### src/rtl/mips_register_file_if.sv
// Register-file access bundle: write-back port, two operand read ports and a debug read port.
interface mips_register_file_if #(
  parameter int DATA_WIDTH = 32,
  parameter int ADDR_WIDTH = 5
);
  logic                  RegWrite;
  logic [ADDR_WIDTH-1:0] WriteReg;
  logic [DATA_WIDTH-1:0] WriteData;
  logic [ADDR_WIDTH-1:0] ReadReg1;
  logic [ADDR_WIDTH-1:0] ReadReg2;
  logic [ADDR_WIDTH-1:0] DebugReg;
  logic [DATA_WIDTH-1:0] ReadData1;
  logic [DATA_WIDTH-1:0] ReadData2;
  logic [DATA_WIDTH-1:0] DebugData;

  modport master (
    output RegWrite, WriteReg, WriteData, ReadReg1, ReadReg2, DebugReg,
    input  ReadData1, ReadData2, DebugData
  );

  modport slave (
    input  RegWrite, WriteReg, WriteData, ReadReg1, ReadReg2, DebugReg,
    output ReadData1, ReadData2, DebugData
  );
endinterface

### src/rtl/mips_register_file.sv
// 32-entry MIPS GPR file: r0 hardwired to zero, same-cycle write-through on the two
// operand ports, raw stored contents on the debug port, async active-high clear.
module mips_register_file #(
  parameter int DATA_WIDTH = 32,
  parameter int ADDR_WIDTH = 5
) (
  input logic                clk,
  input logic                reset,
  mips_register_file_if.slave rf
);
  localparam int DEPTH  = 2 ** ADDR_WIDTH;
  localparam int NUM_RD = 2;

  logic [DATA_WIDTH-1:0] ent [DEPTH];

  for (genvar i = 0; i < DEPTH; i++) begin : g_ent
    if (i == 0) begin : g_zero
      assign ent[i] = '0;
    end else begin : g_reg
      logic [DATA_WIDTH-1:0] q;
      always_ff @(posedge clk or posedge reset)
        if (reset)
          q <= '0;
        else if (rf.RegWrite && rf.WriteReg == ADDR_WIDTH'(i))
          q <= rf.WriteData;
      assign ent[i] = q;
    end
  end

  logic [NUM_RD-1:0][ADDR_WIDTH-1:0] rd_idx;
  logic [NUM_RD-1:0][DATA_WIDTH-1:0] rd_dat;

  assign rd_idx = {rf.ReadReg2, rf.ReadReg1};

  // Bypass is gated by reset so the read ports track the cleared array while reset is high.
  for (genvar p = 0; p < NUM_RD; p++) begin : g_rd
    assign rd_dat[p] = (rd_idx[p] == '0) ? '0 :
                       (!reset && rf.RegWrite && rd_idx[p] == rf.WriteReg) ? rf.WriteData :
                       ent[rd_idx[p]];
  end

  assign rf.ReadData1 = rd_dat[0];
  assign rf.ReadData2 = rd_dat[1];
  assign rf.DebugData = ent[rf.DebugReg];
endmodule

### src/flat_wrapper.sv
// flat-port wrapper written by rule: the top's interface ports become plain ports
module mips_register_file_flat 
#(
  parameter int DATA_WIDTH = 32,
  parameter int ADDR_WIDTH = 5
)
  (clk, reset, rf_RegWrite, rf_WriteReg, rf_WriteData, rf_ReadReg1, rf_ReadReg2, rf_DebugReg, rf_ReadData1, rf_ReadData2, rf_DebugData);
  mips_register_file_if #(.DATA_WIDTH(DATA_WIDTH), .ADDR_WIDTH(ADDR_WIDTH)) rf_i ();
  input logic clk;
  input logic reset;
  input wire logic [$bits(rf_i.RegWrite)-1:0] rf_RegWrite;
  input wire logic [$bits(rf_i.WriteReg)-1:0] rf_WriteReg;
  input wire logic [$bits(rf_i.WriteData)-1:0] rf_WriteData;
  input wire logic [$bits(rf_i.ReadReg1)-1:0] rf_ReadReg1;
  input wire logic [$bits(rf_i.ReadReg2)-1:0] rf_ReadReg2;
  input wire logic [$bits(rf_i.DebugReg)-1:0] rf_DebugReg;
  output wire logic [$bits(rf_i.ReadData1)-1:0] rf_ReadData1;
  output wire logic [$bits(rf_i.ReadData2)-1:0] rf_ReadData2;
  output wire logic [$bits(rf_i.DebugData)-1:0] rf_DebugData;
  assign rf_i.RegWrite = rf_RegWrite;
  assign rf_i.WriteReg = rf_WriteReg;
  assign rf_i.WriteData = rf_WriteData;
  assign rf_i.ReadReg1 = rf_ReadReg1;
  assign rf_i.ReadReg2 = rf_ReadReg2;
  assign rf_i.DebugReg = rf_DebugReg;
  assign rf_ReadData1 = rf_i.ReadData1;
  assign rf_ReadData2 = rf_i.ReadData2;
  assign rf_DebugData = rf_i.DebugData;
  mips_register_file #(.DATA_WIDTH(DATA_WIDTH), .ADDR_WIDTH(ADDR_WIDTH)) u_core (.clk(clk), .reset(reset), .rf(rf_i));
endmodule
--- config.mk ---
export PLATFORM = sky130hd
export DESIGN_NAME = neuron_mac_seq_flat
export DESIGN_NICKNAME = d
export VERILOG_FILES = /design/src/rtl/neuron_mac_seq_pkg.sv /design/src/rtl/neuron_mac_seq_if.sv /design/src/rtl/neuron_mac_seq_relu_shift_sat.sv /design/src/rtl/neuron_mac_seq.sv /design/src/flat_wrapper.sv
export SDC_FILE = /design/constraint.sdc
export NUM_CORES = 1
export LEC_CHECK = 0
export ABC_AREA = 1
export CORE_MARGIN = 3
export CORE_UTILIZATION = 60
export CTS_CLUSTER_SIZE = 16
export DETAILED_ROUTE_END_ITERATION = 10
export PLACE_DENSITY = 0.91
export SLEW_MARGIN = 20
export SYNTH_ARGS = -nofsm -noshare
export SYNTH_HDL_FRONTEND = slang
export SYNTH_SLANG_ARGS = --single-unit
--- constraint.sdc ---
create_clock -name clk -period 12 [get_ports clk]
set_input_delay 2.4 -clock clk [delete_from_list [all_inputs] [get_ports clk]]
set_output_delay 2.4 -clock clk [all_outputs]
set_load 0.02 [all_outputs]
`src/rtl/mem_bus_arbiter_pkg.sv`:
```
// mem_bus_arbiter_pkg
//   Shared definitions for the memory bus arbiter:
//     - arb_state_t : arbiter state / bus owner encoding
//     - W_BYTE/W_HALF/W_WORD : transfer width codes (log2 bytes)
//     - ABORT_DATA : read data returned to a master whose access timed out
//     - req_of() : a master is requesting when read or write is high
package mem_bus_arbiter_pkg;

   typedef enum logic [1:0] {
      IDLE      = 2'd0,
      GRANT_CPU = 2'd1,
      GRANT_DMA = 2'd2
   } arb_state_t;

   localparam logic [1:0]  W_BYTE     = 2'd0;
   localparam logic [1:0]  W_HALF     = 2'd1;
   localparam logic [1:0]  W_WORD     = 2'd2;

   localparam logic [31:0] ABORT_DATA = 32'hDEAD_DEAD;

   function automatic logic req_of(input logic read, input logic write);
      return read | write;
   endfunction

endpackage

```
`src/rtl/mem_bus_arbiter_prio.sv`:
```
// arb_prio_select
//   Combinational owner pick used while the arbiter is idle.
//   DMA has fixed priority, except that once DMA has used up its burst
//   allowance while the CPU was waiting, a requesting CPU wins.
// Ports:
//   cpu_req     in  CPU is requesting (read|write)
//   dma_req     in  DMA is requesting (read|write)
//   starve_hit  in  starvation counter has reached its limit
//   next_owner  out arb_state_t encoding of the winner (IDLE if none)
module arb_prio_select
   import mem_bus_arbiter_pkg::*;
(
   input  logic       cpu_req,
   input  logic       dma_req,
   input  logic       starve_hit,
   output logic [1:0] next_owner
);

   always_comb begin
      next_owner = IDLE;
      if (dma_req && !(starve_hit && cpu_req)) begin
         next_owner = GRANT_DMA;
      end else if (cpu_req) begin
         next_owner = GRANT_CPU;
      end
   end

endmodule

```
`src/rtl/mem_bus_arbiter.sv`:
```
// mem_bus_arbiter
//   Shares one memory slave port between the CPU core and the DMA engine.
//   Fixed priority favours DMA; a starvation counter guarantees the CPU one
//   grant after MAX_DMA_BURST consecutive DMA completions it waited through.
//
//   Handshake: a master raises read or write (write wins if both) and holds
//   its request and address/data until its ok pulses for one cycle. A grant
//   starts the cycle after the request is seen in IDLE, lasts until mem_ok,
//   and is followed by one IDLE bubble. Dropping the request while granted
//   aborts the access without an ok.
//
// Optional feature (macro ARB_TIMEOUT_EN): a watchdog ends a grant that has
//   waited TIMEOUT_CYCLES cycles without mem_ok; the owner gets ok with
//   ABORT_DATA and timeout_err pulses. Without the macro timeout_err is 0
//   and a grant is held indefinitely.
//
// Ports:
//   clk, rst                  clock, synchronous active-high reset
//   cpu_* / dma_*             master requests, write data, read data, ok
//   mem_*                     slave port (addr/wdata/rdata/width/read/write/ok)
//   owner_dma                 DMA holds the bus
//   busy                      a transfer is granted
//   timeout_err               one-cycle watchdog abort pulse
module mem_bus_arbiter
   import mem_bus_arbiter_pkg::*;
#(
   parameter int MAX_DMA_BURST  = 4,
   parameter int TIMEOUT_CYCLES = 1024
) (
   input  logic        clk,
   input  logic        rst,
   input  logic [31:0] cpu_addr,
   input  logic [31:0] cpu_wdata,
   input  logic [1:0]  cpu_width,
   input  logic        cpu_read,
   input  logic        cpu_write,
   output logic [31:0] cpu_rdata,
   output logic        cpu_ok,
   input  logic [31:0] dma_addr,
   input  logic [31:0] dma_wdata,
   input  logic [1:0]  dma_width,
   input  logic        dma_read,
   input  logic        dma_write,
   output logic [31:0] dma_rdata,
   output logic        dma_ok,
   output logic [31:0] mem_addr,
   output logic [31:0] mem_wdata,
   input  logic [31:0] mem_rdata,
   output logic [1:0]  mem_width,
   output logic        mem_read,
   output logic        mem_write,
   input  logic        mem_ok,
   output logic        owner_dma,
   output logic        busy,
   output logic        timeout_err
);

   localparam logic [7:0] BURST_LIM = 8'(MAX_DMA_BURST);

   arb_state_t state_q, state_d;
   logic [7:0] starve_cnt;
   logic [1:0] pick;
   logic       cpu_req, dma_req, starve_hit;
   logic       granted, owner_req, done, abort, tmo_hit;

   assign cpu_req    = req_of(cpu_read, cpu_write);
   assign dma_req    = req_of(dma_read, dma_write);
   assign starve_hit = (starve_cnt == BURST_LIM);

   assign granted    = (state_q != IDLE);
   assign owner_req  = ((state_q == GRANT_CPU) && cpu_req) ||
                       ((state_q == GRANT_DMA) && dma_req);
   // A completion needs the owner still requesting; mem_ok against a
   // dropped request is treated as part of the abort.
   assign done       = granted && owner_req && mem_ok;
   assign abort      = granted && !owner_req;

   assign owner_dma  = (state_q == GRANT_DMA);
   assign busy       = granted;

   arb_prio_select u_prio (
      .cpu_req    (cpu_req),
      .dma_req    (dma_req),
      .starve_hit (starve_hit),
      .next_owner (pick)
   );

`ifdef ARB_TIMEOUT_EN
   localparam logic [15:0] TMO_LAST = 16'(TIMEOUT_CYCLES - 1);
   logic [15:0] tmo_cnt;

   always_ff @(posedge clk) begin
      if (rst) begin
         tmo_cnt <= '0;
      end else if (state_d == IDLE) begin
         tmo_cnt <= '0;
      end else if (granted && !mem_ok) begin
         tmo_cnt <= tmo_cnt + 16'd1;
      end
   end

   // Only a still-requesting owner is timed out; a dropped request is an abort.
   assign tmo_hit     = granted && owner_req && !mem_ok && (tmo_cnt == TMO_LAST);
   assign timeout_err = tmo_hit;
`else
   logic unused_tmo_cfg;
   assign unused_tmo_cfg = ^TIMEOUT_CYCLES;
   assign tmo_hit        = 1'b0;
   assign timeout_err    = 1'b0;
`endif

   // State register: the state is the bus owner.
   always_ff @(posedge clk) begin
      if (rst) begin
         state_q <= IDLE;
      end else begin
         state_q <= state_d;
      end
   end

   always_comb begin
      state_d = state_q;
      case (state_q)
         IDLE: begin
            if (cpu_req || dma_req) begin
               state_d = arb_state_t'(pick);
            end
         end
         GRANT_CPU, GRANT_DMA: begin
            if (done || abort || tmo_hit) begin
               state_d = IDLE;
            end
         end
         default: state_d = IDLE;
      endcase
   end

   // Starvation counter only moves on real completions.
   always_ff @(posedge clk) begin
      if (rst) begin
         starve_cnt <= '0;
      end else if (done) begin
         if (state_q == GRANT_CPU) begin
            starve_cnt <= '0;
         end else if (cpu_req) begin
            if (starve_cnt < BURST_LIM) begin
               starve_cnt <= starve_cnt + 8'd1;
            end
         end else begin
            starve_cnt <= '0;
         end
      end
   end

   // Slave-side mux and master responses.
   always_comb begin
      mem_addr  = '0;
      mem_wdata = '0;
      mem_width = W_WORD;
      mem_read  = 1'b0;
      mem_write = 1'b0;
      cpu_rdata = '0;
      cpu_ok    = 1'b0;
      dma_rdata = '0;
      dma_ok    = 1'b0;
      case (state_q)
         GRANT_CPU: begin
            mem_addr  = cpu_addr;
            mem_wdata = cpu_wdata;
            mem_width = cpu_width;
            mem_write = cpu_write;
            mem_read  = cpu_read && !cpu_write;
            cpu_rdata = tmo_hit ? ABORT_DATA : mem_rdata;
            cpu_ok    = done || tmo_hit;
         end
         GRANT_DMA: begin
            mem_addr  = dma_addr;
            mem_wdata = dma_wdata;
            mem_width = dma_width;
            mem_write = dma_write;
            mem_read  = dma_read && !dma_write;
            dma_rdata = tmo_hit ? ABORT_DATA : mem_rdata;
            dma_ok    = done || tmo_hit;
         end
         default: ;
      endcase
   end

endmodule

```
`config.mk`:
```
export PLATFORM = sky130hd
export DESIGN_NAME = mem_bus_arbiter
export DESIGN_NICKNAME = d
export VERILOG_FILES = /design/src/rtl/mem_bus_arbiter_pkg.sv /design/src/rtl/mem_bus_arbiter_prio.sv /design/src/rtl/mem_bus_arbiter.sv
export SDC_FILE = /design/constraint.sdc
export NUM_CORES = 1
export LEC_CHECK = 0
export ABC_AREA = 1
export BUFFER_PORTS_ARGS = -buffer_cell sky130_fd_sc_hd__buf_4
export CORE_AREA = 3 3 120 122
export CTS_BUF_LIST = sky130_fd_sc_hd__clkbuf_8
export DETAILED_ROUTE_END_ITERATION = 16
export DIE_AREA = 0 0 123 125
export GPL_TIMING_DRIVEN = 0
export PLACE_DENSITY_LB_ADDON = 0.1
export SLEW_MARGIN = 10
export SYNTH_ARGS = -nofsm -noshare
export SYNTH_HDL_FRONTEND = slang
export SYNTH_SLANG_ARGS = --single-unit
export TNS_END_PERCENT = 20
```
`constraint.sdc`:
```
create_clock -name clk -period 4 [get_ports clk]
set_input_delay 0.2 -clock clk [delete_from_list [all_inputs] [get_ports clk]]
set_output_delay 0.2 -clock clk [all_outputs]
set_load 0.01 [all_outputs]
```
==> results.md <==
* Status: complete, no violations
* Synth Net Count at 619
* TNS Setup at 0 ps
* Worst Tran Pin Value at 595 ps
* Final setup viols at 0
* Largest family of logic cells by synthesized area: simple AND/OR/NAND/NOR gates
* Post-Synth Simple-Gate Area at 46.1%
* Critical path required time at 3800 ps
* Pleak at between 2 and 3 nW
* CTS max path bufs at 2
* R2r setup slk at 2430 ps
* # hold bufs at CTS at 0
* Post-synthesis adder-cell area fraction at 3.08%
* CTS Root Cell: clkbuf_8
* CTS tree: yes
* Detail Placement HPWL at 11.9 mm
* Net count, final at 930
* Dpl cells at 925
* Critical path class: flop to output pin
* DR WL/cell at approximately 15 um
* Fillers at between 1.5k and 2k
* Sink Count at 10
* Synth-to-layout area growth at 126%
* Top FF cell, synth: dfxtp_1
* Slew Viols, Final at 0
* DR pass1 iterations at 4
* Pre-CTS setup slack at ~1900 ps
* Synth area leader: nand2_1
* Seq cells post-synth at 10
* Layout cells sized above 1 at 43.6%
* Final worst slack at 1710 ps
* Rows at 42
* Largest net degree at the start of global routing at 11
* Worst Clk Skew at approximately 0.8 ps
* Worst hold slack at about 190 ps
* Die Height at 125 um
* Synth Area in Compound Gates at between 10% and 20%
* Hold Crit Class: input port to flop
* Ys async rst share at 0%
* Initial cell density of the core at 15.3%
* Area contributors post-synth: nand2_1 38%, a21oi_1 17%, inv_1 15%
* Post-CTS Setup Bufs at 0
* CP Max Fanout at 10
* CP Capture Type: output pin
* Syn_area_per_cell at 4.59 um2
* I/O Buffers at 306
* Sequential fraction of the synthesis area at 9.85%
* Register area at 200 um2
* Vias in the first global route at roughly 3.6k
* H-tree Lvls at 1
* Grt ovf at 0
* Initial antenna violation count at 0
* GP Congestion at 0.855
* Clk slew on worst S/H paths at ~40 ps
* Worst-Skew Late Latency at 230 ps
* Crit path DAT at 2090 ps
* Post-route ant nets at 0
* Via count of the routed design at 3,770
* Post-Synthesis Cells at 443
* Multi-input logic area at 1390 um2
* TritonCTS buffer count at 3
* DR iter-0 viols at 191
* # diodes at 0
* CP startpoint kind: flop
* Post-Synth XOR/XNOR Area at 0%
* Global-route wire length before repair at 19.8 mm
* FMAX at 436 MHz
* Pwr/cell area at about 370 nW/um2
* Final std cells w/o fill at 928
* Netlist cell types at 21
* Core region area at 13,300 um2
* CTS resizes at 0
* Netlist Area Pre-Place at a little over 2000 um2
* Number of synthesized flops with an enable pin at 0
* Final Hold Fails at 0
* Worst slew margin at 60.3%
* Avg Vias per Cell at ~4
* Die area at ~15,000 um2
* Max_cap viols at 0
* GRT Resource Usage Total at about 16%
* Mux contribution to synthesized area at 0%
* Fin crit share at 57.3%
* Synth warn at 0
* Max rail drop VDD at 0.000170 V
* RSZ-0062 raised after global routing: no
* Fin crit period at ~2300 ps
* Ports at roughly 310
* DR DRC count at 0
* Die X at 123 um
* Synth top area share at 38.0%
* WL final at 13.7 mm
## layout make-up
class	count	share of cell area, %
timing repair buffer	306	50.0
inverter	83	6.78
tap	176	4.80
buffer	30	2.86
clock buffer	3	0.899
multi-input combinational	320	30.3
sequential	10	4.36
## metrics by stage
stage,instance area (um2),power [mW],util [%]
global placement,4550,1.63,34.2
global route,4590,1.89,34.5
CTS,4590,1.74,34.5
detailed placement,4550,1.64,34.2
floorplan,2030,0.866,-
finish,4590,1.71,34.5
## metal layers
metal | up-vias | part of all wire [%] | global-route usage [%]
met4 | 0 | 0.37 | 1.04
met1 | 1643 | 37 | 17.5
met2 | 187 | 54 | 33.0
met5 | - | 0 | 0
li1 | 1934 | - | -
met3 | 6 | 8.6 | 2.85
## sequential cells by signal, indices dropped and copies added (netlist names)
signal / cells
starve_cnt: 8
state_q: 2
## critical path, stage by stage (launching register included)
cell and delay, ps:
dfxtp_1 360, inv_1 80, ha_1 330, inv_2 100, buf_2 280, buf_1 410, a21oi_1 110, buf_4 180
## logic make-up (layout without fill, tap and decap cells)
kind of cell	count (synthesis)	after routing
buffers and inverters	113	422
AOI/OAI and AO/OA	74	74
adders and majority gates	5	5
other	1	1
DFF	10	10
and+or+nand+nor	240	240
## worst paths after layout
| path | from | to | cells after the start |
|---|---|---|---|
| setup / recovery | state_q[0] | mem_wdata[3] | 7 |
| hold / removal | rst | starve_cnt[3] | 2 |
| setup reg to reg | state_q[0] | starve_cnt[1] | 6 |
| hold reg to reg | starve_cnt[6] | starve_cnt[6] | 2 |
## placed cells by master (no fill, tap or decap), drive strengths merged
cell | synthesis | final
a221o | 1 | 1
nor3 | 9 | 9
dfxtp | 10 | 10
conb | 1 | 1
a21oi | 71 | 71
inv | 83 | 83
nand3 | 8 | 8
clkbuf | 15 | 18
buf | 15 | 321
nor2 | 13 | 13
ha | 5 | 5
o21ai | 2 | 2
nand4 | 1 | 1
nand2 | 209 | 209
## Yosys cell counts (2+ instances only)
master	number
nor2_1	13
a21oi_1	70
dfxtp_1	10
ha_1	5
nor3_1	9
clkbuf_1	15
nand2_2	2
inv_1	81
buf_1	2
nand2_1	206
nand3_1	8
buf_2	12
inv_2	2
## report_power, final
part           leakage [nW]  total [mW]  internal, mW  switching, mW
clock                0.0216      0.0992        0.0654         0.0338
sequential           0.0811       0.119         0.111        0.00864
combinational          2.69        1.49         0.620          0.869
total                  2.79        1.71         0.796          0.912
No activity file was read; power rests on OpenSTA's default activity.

INSTRUCTIONS FOR THE TASK: If a line comes after the one that contains "logic [ADDR_WIDTH-1:0] WriteReg;", leave it out; return every line of the entries up to that point exactly, starting with the first, with that line included.

RESULT OF THE EXERCISE:
### src/rtl/mips_register_file_if.sv
// Register-file access bundle: write-back port, two operand read ports and a debug read port.
interface mips_register_file_if #(
  parameter int DATA_WIDTH = 32,
  parameter int ADDR_WIDTH = 5
);
  logic                  RegWrite;
  logic [ADDR_WIDTH-1:0] WriteReg;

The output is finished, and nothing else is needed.